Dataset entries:
- Opening Delimiter -

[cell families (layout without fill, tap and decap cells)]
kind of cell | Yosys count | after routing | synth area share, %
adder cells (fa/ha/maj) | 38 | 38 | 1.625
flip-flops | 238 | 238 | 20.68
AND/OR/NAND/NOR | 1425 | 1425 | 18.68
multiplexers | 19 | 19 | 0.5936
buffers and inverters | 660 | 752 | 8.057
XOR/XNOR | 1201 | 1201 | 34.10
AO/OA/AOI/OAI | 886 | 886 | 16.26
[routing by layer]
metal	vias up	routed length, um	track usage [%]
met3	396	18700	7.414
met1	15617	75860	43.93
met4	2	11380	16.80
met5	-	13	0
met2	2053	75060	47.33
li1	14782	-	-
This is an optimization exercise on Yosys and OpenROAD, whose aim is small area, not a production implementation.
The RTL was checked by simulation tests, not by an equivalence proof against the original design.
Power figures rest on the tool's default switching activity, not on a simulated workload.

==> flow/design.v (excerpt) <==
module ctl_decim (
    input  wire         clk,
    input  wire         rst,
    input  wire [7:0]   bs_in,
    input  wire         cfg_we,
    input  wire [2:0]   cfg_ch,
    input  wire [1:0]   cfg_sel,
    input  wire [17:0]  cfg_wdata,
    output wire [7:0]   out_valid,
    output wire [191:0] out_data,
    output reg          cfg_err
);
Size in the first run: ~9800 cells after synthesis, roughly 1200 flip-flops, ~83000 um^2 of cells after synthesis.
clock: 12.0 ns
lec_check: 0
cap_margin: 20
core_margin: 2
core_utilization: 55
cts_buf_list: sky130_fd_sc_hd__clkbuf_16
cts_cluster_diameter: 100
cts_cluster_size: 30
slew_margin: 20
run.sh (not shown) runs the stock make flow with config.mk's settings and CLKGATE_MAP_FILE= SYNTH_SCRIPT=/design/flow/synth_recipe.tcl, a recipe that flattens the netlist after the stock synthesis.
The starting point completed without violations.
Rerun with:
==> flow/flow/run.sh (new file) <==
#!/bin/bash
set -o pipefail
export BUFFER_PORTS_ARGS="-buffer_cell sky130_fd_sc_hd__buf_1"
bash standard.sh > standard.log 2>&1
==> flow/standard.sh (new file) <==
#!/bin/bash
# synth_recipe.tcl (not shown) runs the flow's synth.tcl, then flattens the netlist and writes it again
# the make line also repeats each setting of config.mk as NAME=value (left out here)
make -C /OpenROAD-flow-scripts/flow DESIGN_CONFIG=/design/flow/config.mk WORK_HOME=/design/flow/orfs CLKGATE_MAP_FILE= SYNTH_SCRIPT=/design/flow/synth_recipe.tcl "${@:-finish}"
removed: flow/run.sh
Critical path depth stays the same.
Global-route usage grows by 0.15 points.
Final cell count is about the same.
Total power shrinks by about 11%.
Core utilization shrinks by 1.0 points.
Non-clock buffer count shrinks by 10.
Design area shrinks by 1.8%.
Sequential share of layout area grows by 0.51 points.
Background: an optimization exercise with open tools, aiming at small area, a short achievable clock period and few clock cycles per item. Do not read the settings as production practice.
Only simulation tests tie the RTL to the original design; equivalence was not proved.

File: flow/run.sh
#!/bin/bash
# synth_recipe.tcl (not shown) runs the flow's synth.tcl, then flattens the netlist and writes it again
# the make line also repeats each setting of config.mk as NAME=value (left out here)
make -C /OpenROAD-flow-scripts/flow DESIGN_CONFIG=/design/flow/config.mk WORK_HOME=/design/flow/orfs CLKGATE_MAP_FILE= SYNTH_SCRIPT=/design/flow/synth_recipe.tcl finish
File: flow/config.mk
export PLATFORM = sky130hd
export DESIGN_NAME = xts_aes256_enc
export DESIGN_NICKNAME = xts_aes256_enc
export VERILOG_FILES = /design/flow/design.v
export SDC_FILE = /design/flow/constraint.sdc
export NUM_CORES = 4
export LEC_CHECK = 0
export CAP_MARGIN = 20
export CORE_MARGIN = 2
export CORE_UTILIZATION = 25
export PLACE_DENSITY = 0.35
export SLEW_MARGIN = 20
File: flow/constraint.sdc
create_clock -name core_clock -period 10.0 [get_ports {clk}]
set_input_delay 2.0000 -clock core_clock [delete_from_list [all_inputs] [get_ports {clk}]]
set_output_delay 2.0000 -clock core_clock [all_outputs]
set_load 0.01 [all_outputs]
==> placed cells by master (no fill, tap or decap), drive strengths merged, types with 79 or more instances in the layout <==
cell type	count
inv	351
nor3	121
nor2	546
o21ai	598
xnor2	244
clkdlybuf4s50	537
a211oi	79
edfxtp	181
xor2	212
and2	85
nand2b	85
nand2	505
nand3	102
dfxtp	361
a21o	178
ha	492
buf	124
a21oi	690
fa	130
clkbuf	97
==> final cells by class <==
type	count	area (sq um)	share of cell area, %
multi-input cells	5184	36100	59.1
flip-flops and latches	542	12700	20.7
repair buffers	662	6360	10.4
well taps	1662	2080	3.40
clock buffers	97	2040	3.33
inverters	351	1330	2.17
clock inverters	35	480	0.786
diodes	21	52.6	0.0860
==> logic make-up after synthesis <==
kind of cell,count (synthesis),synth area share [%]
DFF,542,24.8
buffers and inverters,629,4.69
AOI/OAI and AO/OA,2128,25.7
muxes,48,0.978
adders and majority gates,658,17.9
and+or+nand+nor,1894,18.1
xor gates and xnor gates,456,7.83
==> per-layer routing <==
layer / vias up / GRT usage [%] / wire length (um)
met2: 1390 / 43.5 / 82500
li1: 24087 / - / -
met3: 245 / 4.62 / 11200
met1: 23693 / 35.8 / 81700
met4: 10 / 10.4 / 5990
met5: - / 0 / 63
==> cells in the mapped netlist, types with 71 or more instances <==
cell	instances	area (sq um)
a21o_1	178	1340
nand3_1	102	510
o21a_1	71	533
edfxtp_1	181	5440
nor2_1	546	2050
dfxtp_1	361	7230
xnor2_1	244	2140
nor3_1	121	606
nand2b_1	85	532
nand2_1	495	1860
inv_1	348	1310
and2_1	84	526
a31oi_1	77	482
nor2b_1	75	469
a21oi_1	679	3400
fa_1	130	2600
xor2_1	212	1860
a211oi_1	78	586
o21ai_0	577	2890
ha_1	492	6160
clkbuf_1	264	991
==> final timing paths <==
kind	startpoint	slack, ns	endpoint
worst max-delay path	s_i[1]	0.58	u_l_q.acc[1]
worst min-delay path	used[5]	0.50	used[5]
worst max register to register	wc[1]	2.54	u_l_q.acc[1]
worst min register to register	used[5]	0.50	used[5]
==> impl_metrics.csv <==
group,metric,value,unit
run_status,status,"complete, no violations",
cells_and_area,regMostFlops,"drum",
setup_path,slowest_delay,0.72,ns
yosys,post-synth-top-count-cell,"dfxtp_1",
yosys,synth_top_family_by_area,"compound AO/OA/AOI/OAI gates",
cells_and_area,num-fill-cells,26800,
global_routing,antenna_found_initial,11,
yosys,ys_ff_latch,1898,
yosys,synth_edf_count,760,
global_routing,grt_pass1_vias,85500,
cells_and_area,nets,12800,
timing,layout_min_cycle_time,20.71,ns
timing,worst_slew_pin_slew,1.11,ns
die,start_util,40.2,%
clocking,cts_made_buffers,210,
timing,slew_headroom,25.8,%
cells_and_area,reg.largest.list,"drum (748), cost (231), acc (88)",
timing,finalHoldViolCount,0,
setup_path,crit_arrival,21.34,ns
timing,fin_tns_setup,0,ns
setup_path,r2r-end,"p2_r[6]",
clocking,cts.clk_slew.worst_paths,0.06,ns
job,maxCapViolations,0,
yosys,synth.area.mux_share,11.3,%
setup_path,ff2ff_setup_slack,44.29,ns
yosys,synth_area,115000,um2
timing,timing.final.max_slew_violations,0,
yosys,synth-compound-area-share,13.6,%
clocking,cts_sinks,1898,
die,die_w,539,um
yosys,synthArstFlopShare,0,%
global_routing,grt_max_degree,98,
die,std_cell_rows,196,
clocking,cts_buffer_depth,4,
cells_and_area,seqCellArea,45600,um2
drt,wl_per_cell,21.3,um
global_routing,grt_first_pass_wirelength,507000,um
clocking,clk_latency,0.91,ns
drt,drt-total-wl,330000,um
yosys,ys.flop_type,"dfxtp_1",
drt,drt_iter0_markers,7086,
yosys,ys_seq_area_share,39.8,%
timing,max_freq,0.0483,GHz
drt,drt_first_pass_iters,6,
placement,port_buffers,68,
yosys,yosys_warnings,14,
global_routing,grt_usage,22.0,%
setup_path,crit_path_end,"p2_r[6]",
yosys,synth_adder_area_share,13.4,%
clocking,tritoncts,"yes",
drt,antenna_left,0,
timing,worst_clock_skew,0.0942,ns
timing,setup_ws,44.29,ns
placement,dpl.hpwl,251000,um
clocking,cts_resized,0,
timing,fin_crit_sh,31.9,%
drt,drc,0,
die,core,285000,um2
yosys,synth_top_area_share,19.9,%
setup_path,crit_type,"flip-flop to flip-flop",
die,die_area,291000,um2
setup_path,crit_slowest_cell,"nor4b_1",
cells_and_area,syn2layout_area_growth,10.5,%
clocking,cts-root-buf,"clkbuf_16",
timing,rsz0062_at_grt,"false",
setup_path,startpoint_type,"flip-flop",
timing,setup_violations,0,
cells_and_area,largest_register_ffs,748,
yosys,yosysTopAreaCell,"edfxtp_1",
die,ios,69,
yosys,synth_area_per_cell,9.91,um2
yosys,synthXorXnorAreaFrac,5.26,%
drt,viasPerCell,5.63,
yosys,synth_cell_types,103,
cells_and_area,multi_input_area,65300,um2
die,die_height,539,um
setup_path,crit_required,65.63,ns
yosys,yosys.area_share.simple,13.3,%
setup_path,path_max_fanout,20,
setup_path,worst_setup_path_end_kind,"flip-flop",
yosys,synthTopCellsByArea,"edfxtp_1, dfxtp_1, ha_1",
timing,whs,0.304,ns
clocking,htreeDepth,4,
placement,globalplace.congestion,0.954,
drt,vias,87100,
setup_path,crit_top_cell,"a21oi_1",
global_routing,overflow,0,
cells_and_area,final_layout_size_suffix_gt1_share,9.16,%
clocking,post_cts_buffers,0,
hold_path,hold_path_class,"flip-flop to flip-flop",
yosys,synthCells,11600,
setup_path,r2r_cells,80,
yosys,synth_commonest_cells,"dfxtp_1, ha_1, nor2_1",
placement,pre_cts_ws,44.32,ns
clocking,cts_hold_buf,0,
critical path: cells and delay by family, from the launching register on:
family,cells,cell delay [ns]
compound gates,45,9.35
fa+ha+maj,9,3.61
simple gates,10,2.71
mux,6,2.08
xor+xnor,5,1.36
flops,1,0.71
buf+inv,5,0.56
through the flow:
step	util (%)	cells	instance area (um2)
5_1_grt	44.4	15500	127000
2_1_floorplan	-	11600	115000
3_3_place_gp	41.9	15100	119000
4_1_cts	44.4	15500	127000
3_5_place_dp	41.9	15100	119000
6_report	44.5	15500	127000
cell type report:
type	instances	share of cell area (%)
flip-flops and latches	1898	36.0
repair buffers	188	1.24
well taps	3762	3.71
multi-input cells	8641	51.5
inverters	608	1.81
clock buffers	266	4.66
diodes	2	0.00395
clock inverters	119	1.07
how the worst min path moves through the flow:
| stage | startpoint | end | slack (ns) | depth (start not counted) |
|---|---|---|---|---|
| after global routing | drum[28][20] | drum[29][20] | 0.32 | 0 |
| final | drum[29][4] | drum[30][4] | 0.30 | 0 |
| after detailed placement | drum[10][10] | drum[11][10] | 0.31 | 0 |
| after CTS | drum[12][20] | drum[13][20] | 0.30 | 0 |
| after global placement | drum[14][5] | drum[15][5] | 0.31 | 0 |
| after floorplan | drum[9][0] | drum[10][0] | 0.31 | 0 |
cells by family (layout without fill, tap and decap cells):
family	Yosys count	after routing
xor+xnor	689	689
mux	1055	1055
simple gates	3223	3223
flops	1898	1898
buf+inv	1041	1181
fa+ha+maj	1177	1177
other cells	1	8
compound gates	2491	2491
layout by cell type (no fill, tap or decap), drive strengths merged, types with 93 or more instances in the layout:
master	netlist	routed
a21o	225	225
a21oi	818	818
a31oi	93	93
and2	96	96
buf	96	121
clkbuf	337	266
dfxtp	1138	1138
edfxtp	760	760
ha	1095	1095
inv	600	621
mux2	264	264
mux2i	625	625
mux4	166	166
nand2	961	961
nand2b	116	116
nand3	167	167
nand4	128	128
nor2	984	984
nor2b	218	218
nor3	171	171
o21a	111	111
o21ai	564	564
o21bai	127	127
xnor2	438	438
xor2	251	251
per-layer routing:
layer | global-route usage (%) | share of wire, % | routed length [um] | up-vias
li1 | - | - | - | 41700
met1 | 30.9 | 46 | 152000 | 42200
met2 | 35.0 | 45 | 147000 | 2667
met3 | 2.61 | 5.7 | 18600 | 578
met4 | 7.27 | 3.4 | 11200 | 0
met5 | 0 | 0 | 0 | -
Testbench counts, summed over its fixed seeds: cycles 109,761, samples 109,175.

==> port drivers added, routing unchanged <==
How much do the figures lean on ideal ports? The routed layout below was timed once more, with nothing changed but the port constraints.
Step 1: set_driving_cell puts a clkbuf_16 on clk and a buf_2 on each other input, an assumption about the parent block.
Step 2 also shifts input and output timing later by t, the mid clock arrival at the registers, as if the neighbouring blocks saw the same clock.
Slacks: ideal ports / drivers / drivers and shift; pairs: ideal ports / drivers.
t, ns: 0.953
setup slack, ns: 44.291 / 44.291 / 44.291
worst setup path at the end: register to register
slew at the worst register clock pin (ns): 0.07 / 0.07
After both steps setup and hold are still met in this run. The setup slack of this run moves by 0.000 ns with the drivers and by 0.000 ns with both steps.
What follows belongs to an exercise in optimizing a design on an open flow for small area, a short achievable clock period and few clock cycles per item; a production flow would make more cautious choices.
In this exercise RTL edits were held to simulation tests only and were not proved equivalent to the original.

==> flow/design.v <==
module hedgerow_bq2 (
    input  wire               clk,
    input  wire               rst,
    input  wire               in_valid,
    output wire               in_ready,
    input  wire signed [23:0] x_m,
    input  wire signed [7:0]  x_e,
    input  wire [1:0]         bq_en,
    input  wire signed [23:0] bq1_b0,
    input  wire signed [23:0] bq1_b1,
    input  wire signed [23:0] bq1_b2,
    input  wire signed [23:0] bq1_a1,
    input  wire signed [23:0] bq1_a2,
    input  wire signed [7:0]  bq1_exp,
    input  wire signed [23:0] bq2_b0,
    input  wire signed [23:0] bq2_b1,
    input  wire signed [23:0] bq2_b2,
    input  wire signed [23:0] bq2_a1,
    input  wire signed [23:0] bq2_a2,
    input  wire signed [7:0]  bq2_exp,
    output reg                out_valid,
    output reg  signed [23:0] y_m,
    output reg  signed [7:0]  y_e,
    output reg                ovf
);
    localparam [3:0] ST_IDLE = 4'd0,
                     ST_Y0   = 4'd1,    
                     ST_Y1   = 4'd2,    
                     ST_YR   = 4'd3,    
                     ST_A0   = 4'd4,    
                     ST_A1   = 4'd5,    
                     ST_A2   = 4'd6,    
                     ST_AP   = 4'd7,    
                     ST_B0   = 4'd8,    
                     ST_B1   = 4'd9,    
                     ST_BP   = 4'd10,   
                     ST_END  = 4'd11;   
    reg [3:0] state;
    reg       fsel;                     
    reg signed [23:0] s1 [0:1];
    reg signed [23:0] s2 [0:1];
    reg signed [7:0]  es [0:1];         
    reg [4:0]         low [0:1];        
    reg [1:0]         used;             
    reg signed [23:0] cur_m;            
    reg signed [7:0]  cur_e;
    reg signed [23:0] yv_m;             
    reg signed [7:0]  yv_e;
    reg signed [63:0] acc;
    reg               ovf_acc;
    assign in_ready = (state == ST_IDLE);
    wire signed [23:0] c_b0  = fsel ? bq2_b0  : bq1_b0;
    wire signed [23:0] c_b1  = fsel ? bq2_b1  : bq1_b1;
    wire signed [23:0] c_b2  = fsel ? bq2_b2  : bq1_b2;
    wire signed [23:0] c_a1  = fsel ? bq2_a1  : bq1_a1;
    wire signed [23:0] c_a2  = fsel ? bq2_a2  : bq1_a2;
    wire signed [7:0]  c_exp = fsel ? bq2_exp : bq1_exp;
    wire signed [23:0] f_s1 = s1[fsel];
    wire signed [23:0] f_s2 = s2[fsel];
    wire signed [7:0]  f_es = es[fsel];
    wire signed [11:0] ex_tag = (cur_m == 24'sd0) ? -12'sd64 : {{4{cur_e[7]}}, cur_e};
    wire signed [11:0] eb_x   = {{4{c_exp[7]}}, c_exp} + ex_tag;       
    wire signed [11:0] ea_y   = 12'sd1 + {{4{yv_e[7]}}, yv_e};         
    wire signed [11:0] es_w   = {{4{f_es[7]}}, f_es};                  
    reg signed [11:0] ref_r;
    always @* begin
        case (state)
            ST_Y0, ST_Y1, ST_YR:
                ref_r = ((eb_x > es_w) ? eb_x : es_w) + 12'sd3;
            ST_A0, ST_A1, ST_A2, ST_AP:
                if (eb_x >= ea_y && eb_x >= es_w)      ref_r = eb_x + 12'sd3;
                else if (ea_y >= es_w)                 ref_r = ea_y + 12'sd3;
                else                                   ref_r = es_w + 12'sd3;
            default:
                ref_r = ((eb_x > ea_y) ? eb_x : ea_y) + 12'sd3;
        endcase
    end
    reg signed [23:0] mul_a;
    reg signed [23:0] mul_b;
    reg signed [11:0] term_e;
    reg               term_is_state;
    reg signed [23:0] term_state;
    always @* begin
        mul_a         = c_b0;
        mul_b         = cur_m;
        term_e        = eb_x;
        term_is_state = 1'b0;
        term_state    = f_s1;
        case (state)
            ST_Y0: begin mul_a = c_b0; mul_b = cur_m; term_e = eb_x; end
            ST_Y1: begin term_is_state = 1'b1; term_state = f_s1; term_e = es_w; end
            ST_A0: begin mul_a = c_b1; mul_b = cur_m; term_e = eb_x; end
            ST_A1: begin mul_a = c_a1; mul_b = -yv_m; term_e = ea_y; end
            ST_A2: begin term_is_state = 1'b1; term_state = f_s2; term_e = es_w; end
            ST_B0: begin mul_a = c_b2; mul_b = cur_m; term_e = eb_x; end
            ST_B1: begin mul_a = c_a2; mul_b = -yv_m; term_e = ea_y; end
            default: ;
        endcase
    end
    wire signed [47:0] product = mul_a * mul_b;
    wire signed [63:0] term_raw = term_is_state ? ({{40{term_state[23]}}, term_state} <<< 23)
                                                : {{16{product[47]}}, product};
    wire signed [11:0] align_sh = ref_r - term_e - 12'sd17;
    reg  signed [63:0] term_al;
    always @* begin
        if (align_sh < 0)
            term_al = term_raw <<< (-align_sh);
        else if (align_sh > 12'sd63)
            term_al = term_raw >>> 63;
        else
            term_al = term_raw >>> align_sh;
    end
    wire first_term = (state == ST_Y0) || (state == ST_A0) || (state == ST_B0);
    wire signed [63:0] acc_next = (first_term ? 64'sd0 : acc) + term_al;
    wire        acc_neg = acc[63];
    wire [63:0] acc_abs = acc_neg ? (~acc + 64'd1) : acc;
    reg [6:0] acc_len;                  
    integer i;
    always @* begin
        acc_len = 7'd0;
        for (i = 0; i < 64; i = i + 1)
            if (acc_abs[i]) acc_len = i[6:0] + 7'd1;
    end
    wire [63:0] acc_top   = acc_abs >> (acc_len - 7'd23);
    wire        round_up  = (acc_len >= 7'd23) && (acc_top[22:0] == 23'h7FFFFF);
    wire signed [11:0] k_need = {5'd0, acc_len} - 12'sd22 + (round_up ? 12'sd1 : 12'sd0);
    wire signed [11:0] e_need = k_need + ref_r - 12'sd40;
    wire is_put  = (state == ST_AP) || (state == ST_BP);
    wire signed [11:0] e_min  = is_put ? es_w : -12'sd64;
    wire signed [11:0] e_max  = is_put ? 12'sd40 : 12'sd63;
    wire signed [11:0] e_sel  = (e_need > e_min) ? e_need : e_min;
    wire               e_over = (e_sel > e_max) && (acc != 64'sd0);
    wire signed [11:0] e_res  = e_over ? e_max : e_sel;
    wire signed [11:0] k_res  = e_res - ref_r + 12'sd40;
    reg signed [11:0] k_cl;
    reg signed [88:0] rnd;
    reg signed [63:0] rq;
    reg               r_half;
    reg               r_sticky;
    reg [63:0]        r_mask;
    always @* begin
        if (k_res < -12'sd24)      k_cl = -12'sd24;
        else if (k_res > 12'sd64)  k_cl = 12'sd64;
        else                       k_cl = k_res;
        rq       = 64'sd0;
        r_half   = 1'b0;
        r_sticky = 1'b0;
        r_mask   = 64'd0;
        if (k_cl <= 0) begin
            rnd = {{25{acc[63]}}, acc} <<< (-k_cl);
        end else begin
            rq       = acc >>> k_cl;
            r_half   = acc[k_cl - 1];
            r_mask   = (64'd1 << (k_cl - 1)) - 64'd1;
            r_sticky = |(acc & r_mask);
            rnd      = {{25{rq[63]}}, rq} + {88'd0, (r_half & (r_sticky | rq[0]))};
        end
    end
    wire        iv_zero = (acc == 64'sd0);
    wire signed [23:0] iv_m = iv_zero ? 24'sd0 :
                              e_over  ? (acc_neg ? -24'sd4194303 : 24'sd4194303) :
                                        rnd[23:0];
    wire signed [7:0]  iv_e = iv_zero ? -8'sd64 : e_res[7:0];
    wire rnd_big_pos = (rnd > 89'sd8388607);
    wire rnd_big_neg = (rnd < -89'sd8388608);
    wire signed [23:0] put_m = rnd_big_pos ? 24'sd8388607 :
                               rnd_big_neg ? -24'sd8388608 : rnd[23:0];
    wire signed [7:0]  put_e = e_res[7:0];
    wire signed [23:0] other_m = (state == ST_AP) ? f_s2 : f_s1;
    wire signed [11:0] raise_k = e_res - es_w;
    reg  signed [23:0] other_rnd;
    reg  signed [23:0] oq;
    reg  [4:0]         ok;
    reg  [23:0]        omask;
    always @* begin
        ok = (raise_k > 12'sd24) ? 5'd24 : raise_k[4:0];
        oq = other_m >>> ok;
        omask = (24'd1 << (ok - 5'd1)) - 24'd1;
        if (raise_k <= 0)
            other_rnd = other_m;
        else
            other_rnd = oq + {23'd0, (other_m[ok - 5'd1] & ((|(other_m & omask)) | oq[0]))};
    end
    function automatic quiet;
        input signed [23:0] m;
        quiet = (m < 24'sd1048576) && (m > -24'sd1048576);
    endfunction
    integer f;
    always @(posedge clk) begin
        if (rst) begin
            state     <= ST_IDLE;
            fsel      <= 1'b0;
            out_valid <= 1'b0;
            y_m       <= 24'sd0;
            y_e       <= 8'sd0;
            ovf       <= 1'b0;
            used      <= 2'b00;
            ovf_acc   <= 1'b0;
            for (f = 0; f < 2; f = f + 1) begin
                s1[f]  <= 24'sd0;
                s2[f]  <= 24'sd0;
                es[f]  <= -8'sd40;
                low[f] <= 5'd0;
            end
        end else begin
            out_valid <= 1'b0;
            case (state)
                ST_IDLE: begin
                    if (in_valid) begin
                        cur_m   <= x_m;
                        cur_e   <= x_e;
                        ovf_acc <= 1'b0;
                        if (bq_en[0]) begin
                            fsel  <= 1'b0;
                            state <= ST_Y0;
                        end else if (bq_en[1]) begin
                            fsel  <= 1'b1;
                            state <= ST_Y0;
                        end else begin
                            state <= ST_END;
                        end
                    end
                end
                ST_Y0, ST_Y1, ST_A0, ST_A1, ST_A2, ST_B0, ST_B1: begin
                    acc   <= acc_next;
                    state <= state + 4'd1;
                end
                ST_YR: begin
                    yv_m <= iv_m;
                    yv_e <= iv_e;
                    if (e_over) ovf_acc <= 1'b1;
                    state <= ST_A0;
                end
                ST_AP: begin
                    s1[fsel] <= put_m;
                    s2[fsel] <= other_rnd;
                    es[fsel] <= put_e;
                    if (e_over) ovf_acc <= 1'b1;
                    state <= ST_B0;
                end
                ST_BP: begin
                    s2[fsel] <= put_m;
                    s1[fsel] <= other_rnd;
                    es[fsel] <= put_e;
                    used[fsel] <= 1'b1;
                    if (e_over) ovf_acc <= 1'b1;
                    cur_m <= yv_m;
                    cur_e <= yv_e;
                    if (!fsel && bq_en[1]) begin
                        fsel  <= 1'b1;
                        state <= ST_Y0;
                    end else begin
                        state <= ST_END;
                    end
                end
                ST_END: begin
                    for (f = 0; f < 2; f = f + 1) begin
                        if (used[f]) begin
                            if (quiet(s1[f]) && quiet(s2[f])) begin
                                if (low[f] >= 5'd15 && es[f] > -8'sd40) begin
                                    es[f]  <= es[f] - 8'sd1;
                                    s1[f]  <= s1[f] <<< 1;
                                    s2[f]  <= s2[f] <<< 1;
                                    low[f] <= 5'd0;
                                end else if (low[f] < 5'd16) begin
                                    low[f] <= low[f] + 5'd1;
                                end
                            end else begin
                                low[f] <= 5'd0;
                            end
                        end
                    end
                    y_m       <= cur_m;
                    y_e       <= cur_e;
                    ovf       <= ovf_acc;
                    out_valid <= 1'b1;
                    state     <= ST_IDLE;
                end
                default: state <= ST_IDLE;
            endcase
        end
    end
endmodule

- Closing Delimiter -

• _Task_:
Pull out every line of the entries that includes the word "taps".

• _Answer to this problem_:
well taps	1662	2080	3.40
well taps	3762	3.71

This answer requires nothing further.